### EXTRACTED INFORMATION
___

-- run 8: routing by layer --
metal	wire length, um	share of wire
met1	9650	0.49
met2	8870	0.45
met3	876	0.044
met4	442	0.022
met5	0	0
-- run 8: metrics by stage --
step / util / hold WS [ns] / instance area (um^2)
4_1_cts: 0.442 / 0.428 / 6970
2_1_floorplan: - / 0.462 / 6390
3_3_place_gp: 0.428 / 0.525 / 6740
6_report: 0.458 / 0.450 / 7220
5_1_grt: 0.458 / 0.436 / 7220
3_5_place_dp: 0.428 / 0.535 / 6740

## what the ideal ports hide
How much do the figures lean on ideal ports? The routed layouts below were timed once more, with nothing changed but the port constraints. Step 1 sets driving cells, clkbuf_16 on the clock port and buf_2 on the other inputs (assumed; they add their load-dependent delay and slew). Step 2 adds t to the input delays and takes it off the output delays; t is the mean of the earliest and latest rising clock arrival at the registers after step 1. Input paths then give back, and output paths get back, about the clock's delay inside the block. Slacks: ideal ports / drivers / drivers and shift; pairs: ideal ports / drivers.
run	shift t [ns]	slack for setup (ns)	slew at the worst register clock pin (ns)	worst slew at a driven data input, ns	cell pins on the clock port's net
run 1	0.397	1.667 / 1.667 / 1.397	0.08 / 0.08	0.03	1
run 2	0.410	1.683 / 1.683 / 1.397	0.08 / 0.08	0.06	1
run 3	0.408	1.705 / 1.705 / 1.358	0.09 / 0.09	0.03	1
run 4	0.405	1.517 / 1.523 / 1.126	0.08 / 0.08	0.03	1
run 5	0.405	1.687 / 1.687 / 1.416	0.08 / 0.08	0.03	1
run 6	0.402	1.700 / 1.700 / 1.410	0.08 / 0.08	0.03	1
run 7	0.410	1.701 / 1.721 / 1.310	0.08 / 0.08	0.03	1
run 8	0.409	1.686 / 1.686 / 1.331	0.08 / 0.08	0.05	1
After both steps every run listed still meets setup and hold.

___

### WHAT NEEDS TO BE DONE
Quote exactly the stretch of lines above that starts at the first one and ends at the line with "## what the ideal ports hide", and nothing beyond it.

### EXERCISE ANSWER
-- run 8: routing by layer --
metal	wire length, um	share of wire
met1	9650	0.49
met2	8870	0.45
met3	876	0.044
met4	442	0.022
met5	0	0
-- run 8: metrics by stage --
step / util / hold WS [ns] / instance area (um^2)
4_1_cts: 0.442 / 0.428 / 6970
2_1_floorplan: - / 0.462 / 6390
3_3_place_gp: 0.428 / 0.525 / 6740
6_report: 0.458 / 0.450 / 7220
5_1_grt: 0.458 / 0.436 / 7220
3_5_place_dp: 0.428 / 0.535 / 6740

## what the ideal ports hide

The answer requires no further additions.